Required action:
Filter the records below and copy every line containing the word "whole".

Saved data entries:
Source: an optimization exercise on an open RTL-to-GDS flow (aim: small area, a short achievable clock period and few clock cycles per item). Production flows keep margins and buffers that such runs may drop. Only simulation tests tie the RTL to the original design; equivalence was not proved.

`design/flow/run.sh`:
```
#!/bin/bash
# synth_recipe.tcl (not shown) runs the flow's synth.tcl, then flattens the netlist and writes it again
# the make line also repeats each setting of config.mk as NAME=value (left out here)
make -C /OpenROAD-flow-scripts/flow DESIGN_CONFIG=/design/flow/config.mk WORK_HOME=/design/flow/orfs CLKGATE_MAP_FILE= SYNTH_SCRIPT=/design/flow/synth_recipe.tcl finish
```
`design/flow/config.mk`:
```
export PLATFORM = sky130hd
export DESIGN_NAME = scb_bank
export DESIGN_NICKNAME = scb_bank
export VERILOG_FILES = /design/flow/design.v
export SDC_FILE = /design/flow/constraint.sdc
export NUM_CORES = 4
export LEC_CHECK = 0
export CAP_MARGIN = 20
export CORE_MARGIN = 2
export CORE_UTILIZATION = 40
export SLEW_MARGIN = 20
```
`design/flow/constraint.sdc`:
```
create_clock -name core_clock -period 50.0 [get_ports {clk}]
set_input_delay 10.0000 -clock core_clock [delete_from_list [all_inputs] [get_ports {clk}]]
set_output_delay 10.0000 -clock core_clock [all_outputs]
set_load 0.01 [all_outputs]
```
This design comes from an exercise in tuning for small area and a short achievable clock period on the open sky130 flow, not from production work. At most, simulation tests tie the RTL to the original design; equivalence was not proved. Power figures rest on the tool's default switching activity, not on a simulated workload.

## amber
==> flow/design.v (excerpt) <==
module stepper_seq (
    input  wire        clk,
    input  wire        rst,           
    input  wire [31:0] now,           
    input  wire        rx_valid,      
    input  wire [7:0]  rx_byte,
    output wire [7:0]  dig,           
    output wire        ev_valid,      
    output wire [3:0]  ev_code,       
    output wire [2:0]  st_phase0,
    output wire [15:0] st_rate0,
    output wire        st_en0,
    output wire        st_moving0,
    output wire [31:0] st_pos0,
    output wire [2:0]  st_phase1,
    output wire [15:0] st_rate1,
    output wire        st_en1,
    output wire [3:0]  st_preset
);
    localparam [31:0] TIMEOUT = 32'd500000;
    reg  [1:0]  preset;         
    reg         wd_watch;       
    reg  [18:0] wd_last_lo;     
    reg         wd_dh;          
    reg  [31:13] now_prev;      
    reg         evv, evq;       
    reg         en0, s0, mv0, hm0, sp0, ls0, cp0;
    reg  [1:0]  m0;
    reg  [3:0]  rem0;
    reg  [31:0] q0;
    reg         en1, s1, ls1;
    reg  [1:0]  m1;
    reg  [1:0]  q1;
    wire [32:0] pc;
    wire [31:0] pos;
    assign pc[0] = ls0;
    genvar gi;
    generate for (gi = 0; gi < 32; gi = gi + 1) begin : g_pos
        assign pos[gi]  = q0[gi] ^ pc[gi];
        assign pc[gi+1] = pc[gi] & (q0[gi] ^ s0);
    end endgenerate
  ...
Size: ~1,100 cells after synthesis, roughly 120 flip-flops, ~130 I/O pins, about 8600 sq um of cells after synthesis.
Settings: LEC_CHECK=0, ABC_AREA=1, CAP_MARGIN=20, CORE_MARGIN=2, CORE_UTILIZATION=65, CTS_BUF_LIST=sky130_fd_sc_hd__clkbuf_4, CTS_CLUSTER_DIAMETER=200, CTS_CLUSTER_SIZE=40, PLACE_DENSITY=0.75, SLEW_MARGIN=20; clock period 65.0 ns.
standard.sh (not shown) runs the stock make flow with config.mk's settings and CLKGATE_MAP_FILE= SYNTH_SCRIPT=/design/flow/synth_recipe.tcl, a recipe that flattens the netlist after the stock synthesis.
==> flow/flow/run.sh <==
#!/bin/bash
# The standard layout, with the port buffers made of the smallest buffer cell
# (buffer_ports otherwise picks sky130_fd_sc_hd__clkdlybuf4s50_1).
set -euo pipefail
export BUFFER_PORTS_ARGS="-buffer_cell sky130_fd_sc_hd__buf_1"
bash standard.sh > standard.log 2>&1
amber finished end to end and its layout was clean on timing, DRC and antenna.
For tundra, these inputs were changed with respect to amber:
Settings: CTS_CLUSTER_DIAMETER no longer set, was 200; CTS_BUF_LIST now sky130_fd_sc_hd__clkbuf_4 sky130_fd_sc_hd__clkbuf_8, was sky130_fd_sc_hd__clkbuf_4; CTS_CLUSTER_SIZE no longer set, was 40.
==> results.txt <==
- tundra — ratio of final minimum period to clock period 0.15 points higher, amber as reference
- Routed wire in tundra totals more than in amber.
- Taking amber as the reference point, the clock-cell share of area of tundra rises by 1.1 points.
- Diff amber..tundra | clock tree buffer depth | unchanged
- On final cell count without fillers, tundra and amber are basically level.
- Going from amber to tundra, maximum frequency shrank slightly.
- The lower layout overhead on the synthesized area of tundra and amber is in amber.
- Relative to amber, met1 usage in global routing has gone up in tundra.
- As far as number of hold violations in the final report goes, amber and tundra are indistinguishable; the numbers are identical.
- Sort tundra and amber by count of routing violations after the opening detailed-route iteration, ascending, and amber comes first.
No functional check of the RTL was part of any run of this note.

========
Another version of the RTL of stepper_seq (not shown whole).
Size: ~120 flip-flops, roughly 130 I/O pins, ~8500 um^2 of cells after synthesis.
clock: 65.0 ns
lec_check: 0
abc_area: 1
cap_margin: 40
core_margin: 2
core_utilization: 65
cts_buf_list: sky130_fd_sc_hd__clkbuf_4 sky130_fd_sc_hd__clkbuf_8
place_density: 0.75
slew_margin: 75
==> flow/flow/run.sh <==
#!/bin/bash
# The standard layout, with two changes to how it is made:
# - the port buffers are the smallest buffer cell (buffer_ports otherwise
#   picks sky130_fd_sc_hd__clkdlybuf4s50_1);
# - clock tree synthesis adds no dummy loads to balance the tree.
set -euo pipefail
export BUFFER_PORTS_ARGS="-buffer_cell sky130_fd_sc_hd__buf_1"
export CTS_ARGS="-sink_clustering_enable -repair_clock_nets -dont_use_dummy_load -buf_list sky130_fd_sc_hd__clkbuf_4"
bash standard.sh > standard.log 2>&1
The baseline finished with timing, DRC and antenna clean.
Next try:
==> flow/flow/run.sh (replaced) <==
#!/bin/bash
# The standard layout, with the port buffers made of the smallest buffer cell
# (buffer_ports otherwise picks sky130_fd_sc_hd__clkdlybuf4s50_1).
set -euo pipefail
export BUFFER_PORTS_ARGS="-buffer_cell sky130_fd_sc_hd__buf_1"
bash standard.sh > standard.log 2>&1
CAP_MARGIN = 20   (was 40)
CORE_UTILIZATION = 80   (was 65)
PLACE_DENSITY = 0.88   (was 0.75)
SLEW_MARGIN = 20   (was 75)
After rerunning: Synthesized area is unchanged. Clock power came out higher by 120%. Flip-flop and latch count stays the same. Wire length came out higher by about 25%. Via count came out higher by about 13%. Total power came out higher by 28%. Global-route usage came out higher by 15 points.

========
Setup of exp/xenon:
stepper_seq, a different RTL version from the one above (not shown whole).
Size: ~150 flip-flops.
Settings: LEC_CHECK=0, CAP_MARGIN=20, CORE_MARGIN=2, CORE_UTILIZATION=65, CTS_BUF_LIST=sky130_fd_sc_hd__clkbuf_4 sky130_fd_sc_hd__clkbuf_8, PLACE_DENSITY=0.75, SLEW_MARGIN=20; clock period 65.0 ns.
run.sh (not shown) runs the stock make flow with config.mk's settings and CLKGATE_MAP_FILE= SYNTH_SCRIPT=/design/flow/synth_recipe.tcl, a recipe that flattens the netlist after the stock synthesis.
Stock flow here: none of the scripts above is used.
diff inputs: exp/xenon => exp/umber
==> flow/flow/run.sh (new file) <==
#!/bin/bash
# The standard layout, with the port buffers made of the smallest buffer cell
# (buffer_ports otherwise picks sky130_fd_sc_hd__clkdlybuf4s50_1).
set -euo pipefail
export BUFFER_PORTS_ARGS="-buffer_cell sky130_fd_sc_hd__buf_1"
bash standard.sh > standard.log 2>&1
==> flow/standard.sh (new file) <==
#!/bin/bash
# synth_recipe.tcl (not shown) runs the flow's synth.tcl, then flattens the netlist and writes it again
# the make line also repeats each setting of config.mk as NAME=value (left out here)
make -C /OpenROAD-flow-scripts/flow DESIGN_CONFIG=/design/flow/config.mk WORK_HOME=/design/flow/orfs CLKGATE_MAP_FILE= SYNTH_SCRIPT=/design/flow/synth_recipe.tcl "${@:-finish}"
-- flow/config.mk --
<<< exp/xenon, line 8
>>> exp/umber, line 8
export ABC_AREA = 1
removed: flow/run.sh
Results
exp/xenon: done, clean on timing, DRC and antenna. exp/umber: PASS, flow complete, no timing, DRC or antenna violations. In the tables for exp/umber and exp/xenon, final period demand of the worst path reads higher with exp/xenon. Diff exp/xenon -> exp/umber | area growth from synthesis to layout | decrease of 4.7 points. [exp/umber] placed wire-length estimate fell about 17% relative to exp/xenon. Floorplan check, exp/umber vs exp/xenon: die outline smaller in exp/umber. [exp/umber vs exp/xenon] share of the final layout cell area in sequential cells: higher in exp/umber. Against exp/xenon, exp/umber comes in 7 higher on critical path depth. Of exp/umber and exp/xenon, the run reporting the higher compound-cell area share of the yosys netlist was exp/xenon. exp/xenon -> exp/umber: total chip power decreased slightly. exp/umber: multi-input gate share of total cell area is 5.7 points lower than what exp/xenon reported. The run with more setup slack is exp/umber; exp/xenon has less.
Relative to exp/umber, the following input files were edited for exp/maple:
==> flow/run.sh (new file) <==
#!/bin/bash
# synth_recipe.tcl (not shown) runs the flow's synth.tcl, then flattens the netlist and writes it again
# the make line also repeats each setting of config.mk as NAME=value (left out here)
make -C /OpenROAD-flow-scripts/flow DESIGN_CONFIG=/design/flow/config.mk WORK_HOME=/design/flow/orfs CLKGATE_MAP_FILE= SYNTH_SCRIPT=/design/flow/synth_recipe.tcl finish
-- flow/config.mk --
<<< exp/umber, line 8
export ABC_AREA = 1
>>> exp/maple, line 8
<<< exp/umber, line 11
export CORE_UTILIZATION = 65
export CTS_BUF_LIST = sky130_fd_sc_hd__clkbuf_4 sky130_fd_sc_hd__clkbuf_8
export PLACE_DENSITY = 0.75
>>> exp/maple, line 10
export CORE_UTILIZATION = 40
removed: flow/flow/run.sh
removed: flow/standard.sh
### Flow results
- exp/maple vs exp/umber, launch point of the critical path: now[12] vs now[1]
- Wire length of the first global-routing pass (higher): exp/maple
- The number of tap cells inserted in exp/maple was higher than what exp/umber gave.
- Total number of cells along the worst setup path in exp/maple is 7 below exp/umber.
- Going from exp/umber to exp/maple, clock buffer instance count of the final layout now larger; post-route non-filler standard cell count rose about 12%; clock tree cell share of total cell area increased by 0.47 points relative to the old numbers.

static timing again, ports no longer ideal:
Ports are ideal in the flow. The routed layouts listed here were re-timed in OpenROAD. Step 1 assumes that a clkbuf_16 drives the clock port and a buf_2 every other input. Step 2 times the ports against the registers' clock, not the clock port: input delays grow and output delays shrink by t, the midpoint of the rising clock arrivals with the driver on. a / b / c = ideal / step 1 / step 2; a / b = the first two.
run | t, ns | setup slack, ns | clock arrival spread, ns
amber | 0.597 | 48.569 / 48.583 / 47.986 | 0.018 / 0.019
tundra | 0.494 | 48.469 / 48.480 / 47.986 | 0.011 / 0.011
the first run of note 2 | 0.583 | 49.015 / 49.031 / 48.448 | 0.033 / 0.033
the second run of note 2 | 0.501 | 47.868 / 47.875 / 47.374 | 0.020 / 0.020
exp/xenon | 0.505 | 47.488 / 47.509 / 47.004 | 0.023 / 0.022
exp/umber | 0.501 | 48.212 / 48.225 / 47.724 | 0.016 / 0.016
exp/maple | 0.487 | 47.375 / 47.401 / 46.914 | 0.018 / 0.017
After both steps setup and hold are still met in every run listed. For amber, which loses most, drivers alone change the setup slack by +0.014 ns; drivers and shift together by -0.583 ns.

Output for this exercise:
Another version of the RTL of stepper_seq (not shown whole).
stepper_seq, a different RTL version from the one above (not shown whole).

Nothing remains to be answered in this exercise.